= Deana Pollard Sacks =

Deana Pollard Sacks (born 1964) is a legal educator, author, and professor of law at Texas Southern University. She was born in Tacoma and was educated at Gig Harbor High School, the University of Washington (B.A.), the University of Southern California (J.D.), and the University of California-Berkeley (LL.M.).

Sacks's scholarship centers around issues of gender and race. Her most prominent articles are on the legal regulation of pornography, the imposition of tort liability for failure to disclose material details in dating relationships (such as marital status and the presence of sexually transmitted diseases), producer liability for violent video games, implicit racial and gender bias in the legal system, and the movement to ban corporal punishment.

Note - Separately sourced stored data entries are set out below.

Source: an optimization exercise on an open RTL-to-GDS flow (aim: small area, a short achievable clock period and few clock cycles per item). Production flows keep margins and buffers that such runs may drop.
At most, simulation tests tie the RTL to the original design; equivalence was not proved.

## alu_datapath
module alu_datapath (
	input  wire        clock,
	input  wire        rst_n,
	input  wire [31:0] bus,
	input  wire        y_in,
	input  wire        start,
	input  wire [3:0]  op,
	output wire [31:0] z_hi,
	output wire [31:0] z_lo,
	output logic       done,
	output logic       busy
);
Size in the first run: ~280 flip-flops, ~110 I/O pins.
==> flow/config.mk <==
export PLATFORM = sky130hd
export DESIGN_NAME = alu_datapath
export DESIGN_NICKNAME = alu_datapath
export VERILOG_FILES = /design/flow/design.v
export SDC_FILE = /design/flow/constraint.sdc
export NUM_CORES = 4
export LEC_CHECK = 0
export CAP_MARGIN = 20
export CORE_MARGIN = 2
export CORE_UTILIZATION = 50
export SLEW_MARGIN = 20
==> flow/constraint.sdc <==
create_clock -name core_clock -period 13.0 [get_ports {clock}]
set_input_delay 2.6000 -clock core_clock [delete_from_list [all_inputs] [get_ports {clock}]]
set_output_delay 2.6000 -clock core_clock [all_outputs]
set_load 0.01 [all_outputs]
standard.sh (not shown) runs the stock make flow with config.mk's settings and CLKGATE_MAP_FILE= SYNTH_SCRIPT=/design/flow/synth_recipe.tcl, a recipe that flattens the netlist after the stock synthesis.
==> flow/flow/run.sh <==
#!/bin/bash
set -euo pipefail
bash standard.sh "BUFFER_PORTS_ARGS=-buffer_cell sky130_fd_sc_hd__buf_1" SETUP_SLACK_MARGIN=9 finish > standard_flow.log 2>&1
Testbench counts at the start, summed over its fixed seeds: cycles 9,521, ops 2,400.
Context: an optimization exercise on an open-source flow, tuned for small area and a short achievable clock period. The choices shown serve that exercise and are no tape-out recipe.
In this exercise RTL edits were held to simulation tests only and were not proved equivalent to the original.

==> flow/design.v <==
package cordic_pkg;
    localparam logic [512*13-1:0] CTRL_TAB = 6656'h65221909c801c2ce2571bb913c63e2bf1cdaaed202821468a7c5592be95dcaa1d34e89747ba73d5debdf5e1ce4e56718b895c06e2f72c19f0d0c661322988cc0e628f2679abd03e65f472995486a2750008b049426e14489cc4ae220d0268ab47da59d3ee9df4e895249b244523a93b4afa5e02e4156098845420612f0ac65f32b086c443218508a823403a0a009806a047019488642720070b3895c6ee44f18f8afc736abb480a0851a29f1564afa5772a874d3a25d1ee9cf577af7d787393959c62e25701b8bdcb067c3431984c8a62330398a3c99e6af40f997d1ca65521a89d40022c12509b851227312b8883409a2ad1f69674fba77d3a254926c91148ea4ed2be9780b9055826211508184bc2b197ccac21b110c861422a08d00e82802601a811c0000000000000000000000000000000000000000000000000000000000000000000000000000000000000000000000000000000000000000000000000000000000000000000000000000000000000000000000000000000000000000000000000000000000000000000000000000000000000000000000000000000000000000000000000000000000000000000000000000000000000000000000000000000000000000000000000000000000000000000000000000000000000000000000000000000000000000000000000000000000000000000000000000000000000000000000000000000000000000000000000000000000011c065221909c801c2ce2571bb913c63e2bf1cdaaed202821468a7c5592be95dcaa1d34e89747ba73d5debdf5e1ce4e56718b895c06e2f72c19f0d0c661322988cc0e628f2679abd03e65f472995486a2750008b049426e14489cc4ae220d0268ab47da59d3ee9df4e895249b244523a93b4afa5e02e4156098845420612f0ac65f32b086c443218508a823403a0a009806a047019488642720070b3895c6ee44f18f8afc736abb480a0851a29f1564afa5772a874d3a25d1ee9cf577af7d787393959c62e25701b8bdcb067c3431984c8a62330398a3c99e6af40f997d1ca65521a89d40022c12509b851227312b8883409a2ad1f69674fba77d3a254926c91148ea4ed2be9780b9055826211508184bc2b197ccac21b110c861422a08d00e82802601a811c0;
    function automatic logic [12:0] ctrl_word(input logic [8:0] angle);
        ctrl_word = CTRL_TAB[13 * angle +: 13];
    endfunction
endpackage
Context: an optimization exercise on an open-source flow, tuned for small area and a short achievable clock period. The choices shown serve that exercise and are no tape-out recipe.
Only simulation tests tie the RTL to the original design; equivalence was not proved.
No activity file was given, so power comes from the tool's default toggle rates.

File: flow/run.sh
#!/bin/bash
# synth_recipe.tcl (not shown) runs the flow's synth.tcl, then flattens the netlist and writes it again
# the make line also repeats each setting of config.mk as NAME=value (left out here)
make -C /OpenROAD-flow-scripts/flow DESIGN_CONFIG=/design/flow/config.mk WORK_HOME=/design/flow/orfs CLKGATE_MAP_FILE= SYNTH_SCRIPT=/design/flow/synth_recipe.tcl finish
File: flow/config.mk
export PLATFORM = sky130hd
export DESIGN_NAME = fft_output_reorder
export DESIGN_NICKNAME = fft_output_reorder
export VERILOG_FILES = /design/flow/design.v
export SDC_FILE = /design/flow/constraint.sdc
export NUM_CORES = 4
export LEC_CHECK = 0
export CAP_MARGIN = 20
export CORE_MARGIN = 2
export CORE_UTILIZATION = 40
export SLEW_MARGIN = 20
File: flow/constraint.sdc
create_clock -name core_clock -period 3.5 [get_ports {clk}]
set_input_delay 0.7000 -clock core_clock [delete_from_list [all_inputs] [get_ports {clk}]]
set_output_delay 0.7000 -clock core_clock [all_outputs]
set_load 0.01 [all_outputs]
File: flow/design.v
package fft_pkg;
  localparam int BIT_WIDTH = 24;
  localparam int N_PTS = 16;
  localparam int SIZE_W = 4;
  localparam int BANKS = 2;
  typedef struct packed {
    logic signed [BIT_WIDTH-1:0] re;
    logic signed [BIT_WIDTH-1:0] im;
  } sample_t;
  typedef enum logic [1:0] {IDLE, FETCH, SEND} rd_state_e;
endpackage
module pingpong_ram #(
  parameter int W = 2 * fft_pkg::BIT_WIDTH,
  parameter int AW = $clog2(fft_pkg::BANKS) + fft_pkg::SIZE_W
) (
  input  logic          clk,
  input  logic          rst_n,
  input  logic          we,
  input  logic [AW-1:0] waddr,
  input  logic [W-1:0]  wdata,
  input  logic          re,
  input  logic [AW-1:0] raddr,
  output logic [W-1:0]  rdata
);
  logic [W-1:0] mem [2**AW];
  logic [W-1:0] rdata_q, rdata_d;
  always_ff @(posedge clk)
    if (we) mem[waddr] <= wdata;
  always_comb rdata_d = re ? mem[raddr] : rdata_q;
  always_ff @(posedge clk or negedge rst_n)
    if (!rst_n) rdata_q <= '0;
    else rdata_q <= rdata_d;
  assign rdata = rdata_q;
endmodule
module fft_output_reorder #(
  parameter int bit_width = fft_pkg::BIT_WIDTH,
  parameter int N = fft_pkg::N_PTS,
  parameter int SIZE = fft_pkg::SIZE_W
) (
  input  logic                        clk,
  input  logic                        rst_n,
  input  logic                        valid_i,
  input  logic signed [bit_width-1:0] Re_i,
  input  logic signed [bit_width-1:0] Im_i,
  input  logic [SIZE-1:0]             wr_ptr_i,
  output logic signed [bit_width-1:0] Re_o,
  output logic signed [bit_width-1:0] Im_o,
  output logic [SIZE-1:0]             idx_o,
  output logic                        valid_o,
  input  logic                        ready_i,
  output logic                        last_o,
  output logic                        frame_done_o,
  output logic                        overflow_o
);
  localparam int BANKS = fft_pkg::BANKS;
  logic [BANKS-1:0] full_q, full_d, rel, set;
  logic wr_bank_q, wr_bank_d, overflow_q, overflow_d;
  logic [SIZE:0] wr_cnt_q, wr_cnt_d;
  fft_pkg::rd_state_e state_q, state_d;
  logic rd_bank_q, rd_bank_d, valid_q, valid_d, done_q, done_d;
  logic [SIZE-1:0] rd_idx_q, rd_idx_d, rd_addr_idx;
  logic wr_ok, acc, last_acc, rd_en;
  logic [2*bit_width-1:0] rdata;
  always_comb begin
    acc = valid_q && ready_i;
    last_acc = acc && rd_idx_q == SIZE'(N - 1);
    rel = last_acc ? BANKS'(1) << rd_bank_q : '0;
    wr_ok = valid_i && !(full_q[wr_bank_q] && !rel[wr_bank_q]);
    set = (wr_ok && wr_cnt_q == (SIZE+1)'(N - 1)) ? BANKS'(1) << wr_bank_q : '0;
    full_d = (full_q & ~rel) | set;
    wr_cnt_d = wr_ok ? (|set ? '0 : wr_cnt_q + 1'b1) : wr_cnt_q;
    wr_bank_d = wr_bank_q ^ (|set);
    overflow_d = overflow_q | (valid_i && !wr_ok);
    done_d = last_acc;
    state_d = state_q;
    rd_bank_d = rd_bank_q;
    rd_idx_d = rd_idx_q;
    valid_d = valid_q;
    rd_en = 1'b0;
    rd_addr_idx = rd_idx_q;
    case (state_q)
      fft_pkg::IDLE: if (|full_d) begin
        state_d = fft_pkg::FETCH;
        rd_bank_d = &full_d ? wr_bank_d : !full_d[0];
        rd_idx_d = '0;
      end
      fft_pkg::FETCH: begin
        rd_en = 1'b1;
        valid_d = 1'b1;
        state_d = fft_pkg::SEND;
      end
      fft_pkg::SEND: if (last_acc) begin
        valid_d = 1'b0;
        state_d = full_d[!rd_bank_q] ? fft_pkg::FETCH : fft_pkg::IDLE;
        rd_bank_d = full_d[!rd_bank_q] ? !rd_bank_q : rd_bank_q;
        rd_idx_d = '0;
      end else if (acc) begin
        rd_idx_d = rd_idx_q + 1'b1;
        rd_en = 1'b1;
        rd_addr_idx = rd_idx_d;
      end
      default: state_d = fft_pkg::IDLE;
    endcase
  end
  always_ff @(posedge clk or negedge rst_n)
    if (!rst_n) begin
      full_q <= '0;
      wr_bank_q <= 1'b0;
      wr_cnt_q <= '0;
      overflow_q <= 1'b0;
      state_q <= fft_pkg::IDLE;
      rd_bank_q <= 1'b0;
      rd_idx_q <= '0;
      valid_q <= 1'b0;
      done_q <= 1'b0;
    end else begin
      full_q <= full_d;
      wr_bank_q <= wr_bank_d;
      wr_cnt_q <= wr_cnt_d;
      overflow_q <= overflow_d;
      state_q <= state_d;
      rd_bank_q <= rd_bank_d;
      rd_idx_q <= rd_idx_d;
      valid_q <= valid_d;
      done_q <= done_d;
    end
  pingpong_ram #(.W(2 * bit_width), .AW(SIZE + 1)) u_ram (
    .clk   (clk),
    .rst_n (rst_n),
    .we    (wr_ok),
    .waddr ({wr_bank_q, wr_ptr_i}),
    .wdata ({Re_i, Im_i}),
    .re    (rd_en),
    .raddr ({rd_bank_q, rd_addr_idx}),
    .rdata (rdata)
  );
  assign Re_o = rdata[2*bit_width-1:bit_width];
  assign Im_o = rdata[bit_width-1:0];
  assign idx_o = rd_idx_q;
  assign valid_o = valid_q;
  assign last_o = valid_q && rd_idx_q == SIZE'(N - 1);
  assign frame_done_o = done_q;
  assign overflow_o = overflow_q;
endmodule
==> impl_results.rst <==
.. list-table::
   :header-rows: 1

   * - Metric
     - Value
   * - Arrival time at the worst endpoint
     - 3.92 ns
   * - Cells traversed along the worst timing path
     - ha_1, and3_1, nor2_2, xnor2_2, buf_12, buf_12, buf_4, and3_1, a311oi_1, a311oi_1, o41ai_2
   * - Post-CTS Setup Inserts
     - 0
   * - Slew of the pin with the lowest slew margin
     - 1.10 ns
   * - Highest cell delay on the worst timing path
     - 0.54 ns
   * - Number of stages on the worst hold path
     - 1
   * - Iteration-0 DRC count of the detailed router
     - about 4500
   * - Placement Cell Area
     - 71100 um^2
   * - Worst-skew pair later-pin latency
     - 0.81 ns
   * - Synthesized Nets
     - 4781
   * - Most repeated cell in the gate-level netlist after synthesis
     - edfxtp_1
   * - Largest delay share family, worst path
     - compound AO/OA/AOI/OAI gates
   * - First-pass GRT wire length
     - 268 mm
   * - VDD IR max
     - roughly 0.50 mV
   * - Kind of start point of the critical path
     - register
   * - CTS tree
     - yes
   * - Core utilization of the finished layout
     - 48.8%
   * - Endpoints failing hold
     - 0
   * - Synthesized area
     - 63300 um^2
   * - Portion of the post-synthesis area used by sequential elements
     - 75.5%
   * - Die Width
     - 402 um
   * - Power density over the cells
     - about 640 nW/um^2
   * - Run status
     - finished clean
   * - Core footprint
     - between 150000 and 200000 um^2
   * - GRT Resource Usage Total
     - 22.4%
   * - Post-Route Setup TNS
     - 0 ns
   * - Aggregate global routing overflow
     - 0
   * - Most used flip-flop cell after synthesis
     - edfxtp_1
   * - Worst r2r path cells
     - 11
   * - Highest clock frequency the design can meet
     - 307 MHz
   * - Clock root cell
     - clkbuf_16
   * - Number of remaining DRC errors
     - 0
   * - Number of clock buffers inserted by TritonCTS
     - 166
   * - Share of async-settable or async-resettable flops after synthesis
     - 4.12%
   * - Final wirelength
     - 183 mm
   * - Met2 capacity usage during global routing
     - ~37%
   * - IO Pins
     - 112
   * - DR vias/cell
     - 5.63
   * - Final ANT Viol Nets
     - 0
   * - Register bit total from synthesis
     - 1602
   * - Proportion of netlist area held by the largest area contributor
     - 72.9%
   * - Unrepaired setup endpoints after global routing
     - no
   * - Initial antenna violation count
     - 5
   * - Number of port buffers
     - 111
   * - Final cell count without fillers
     - between 7000 and 8000
   * - Cells after Synth
     - 4716
   * - Number of levels the H-tree was split into
     - 4
   * - Min-Delay Path Class
     - in -> reg
   * - Register-to-register setup slack
     - between 0.2 and 0.25 ns
   * - Vert. Die Dim
     - between 400 and 500 um
   * - Largest area contributor in the synthesized netlist
     - edfxtp_1
   * - Slew Limit Headroom
     - 26.4%
   * - Sum of net half-perimeters after detailed placement
     - 108 mm
   * - Most Crowded Layer GR
     - met2
   * - Setup clock skew after layout
     - approximately 0.029 ns
   * - Share of cells above drive strength 1
     - around 14%
   * - Fin worst setup slack
     - 0.239 ns
   * - Initial core utilization
     - 40.4%
   * - Post-Layout Inst Area
     - 76400 um^2
   * - Antenna fix cells
     - 0
   * - Worst hold slack across all endpoints
     - 0.407 ns
   * - Number of clock sinks
     - 1602
   * - Post-layout min period
     - 3.26 ns
   * - Die Footprint
     - around 160000 um^2
   * - Layout fillers
     - 13300
   * - Cell count after placement
     - 6978
   * - Synthesis warning total
     - 2
   * - Vias in the first global route
     - 39300
   * - Via count
     - 41000
   * - Buffer levels on the longest clock path
     - 3
   * - DR WL/cell
     - 25.2 um
   * - Endpoint class of the critical path
     - register
   * - Placement Rows
     - 145
   * - Clock slew seen by the registers of the worst setup and hold paths
     - around 0.060 ns
   * - Category of the critical setup timing path
     - reg -> reg
   * - CP max stage cell
     - a311oi_1
   * - Most numerous cell types in the synthesized netlist
     - edfxtp_1, nand2_1, nand3_1
   * - Met1 capacity usage during global routing
     - 30.6%
   * - Instance count on the critical path
     - 11
   * - Static leakage
     - 26.5 nW
   * - Global-route track usage on met3
     - between 3 and 4%
   * - DRT Pass-1 Iters
     - 6
   * - Pwr Total
     - 49.1 mW
   * - Highest fanout seen on the critical path
     - 16
   * - Critical path required time
     - between 4 and 5 ns
   * - Total count of max-transition violations in the final report
     - 0
   * - Maximum number of pins on one net before global-route repair
     - 67
   * - EDFF count, synth
     - 1536
   * - NumNets Final
     - 5154
   * - Worst path buffer plus inverter count
     - 3
   * - Number of endpoints failing setup at the final stage
     - 0
   * - Final cycle utilization of the critical path
     - 93.2%
   * - Pre-CTS setup slack
     - -0.256 ns
   * - Top area cells in the synthesized netlist
     - edfxtp_1, nand2_1, nand3_1, dfrtp_1, a21oi_1
   * - Final GP Congestion
     - 0.817
   * - Average cell area after synthesis
     - about 13 um^2
   * - Yosys cell types
     - 56
   * - Max Cap Viol
     - 0
   * - Area growth, synth to finish
     - 20.8%
==> per-layer routing <==
layer / up-vias / part of all wire [%] / routed length, um
met5: - / 0.019 / 35
met4: 6 / 2.5 / 4510
met3: 268 / 6.8 / 12500
met2: 1673 / 49 / 89600
met1: 20900 / 42 / 76700
li1: 18200 / - / -
==> cell type report <==
class                           instances  area (um^2)  area share, %
Inverter                               11         41.3         0.0540
Timing Repair Buffer                  516         6370           8.33
Multi-Input combinational cell       2792        14300           18.7
Tap cell                             2058         2570           3.37
Sequential cell                      1602        47800           62.5
Clock buffer                          233         4640           6.07
Clock inverter                         74          738          0.966
==> final timing paths <==
kind / from / end
max: rd_idx_q[1] / u_ram.rdata_q[4]
min: Re_i[16] / u_ram.mem[9][40]
max in group asynchronous: rst_n / u_ram.rdata_q[1]
min in group asynchronous: rst_n / u_ram.rdata_q[12]
min reg2reg: wr_cnt_q[3] / wr_cnt_q[3]
max reg2reg: rd_idx_q[1] / u_ram.rdata_q[4]
==> registers in the layout, indices dropped and copies added (netlist names) <==
signal,flops
wr_bank_q,1
rd_idx_q,4
done_q,1
rd_bank_q,1
u_ram.mem,1536
full_q,2
overflow_q,1
state_q,2
u_ram.rdata_q,48
wr_cnt_q,5
valid_q,1
==> repair_timing <==
item                                   CTS  global route
gates resized for setup                  0             0
endpoints found under the hold margin   23             0
hold buffers                             1             0
==> kinds of logic after synthesis <==
logic type / count (synthesis) / synth area share (%)
AO/OA/AOI/OAI: 476 / 5.67
XOR/XNOR: 1 / 0.0138
adder cells (fa/ha/maj): 9 / 0.178
buffers and inverters: 322 / 2.46
flip-flops: 1602 / 75.5
multiplexers: 66 / 1.10
AND/OR/NAND/NOR: 2240 / 15.1
==> report_power, final <==
part	internal [mW]	switching [mW]	total [mW]	leakage (nW)
logic	3.63	5.78	9.41	9.24
registers	21.7	0.496	22.2	14.6
clock network	9.93	7.48	17.4	2.63
==> cells in the final DEF (no fill, tap or decap), types with 8 or more instances in the layout <==
cell type / netlist / routed
clkbuf_16: 0 / 169
bufinv_16: 0 / 8
inv_1: 11 / 11
nand2_1: 1487 / 1486
mux2i_1: 60 / 60
a311oi_1: 92 / 92
dfrtp_1: 66 / 66
a21oi_1: 194 / 194
ha_1: 9 / 9
and3_1: 55 / 53
edfxtp_1: 1536 / 1536
o21ai_0: 13 / 13
nor2_4: 0 / 32
nor2_1: 41 / 9
buf_12: 0 / 181
a31oi_1: 50 / 50
buf_2: 134 / 10
clkinv_2: 0 / 27
buf_4: 31 / 224
clkinv_1: 0 / 15
o41ai_2: 41 / 41
clkbuf_1: 118 / 47
clkdlybuf4s50_1: 0 / 100
nand3_1: 573 / 572
a32oi_1: 48 / 48
or4_1: 47 / 47
clkbuf_8: 0 / 17

==> re-timing with driven ports <==
Ports are ideal in the flow. The routed layout listed here was re-timed in OpenROAD.
Step 1, drivers: a clkbuf_16 drives clk and a buf_2 each remaining input, both assumed.
Step 2 adds t to the input delays and takes it off the output delays; t is the mean of the earliest and latest rising clock arrival at the registers after step 1. Input paths then give back, and output paths get back, about the clock's delay inside the block.
a / b / c = ideal / step 1 / step 2; a / b = the first two.
t (ns): 0.875
setup slack, ns: 0.239 / 0.159 / -0.286
hold WS [ns]: 0.407 / 0.351 / 0.480
worst slew at a driven data input, ns: 0.11
cell pins on the clock port's net: 1
With both steps, setup timing fails in this run, where it was met with ideal ports. The setup slack of this run moves by -0.080 ns with the drivers and by -0.525 ns with both steps.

In recent years her work on sex torts and on corporal punishment has been cited in briefs and in court opinions as those issues have been increasingly litigated. In 2014, Professor Sacks started a grass-roots independent talk show in Malibu, California, Meet The Professors, for the purpose of bringing social science information directly to the public, such as information concerning the effects of media on the brain and behavior, implicit racial bias, and sexual culture. She is the author of two books in a series titled, The Godfathers of Sex Abuse. Book I: Jeffrey Epstein (2019) details Epstein's rise to wealth and his pyramid-style sex trafficking ring, as well as his lawyers' and U.S. attorneys' manipulation of the legal system and the mass media's failure to report the truth about Jeffrey Epstein and his relationships with famous and powerful people such as Bill Gates, the Clintons, Prince Andrew, and many others. Book II: Harvey Weinstein, Bill Cosby, #MeToo (2020) details the modi operandi of Weinstein and Cosby, including the lawyers' misconduct and the inaccurate news reports surrounding these predators and their many accusers. Book II also presents an academic analysis of the problems with the American court system and culture that allow sexual abuse to continue, and offers suggestions for fundamental changes to sexual abuse reporting systems as a step toward eradicating sexual abuse.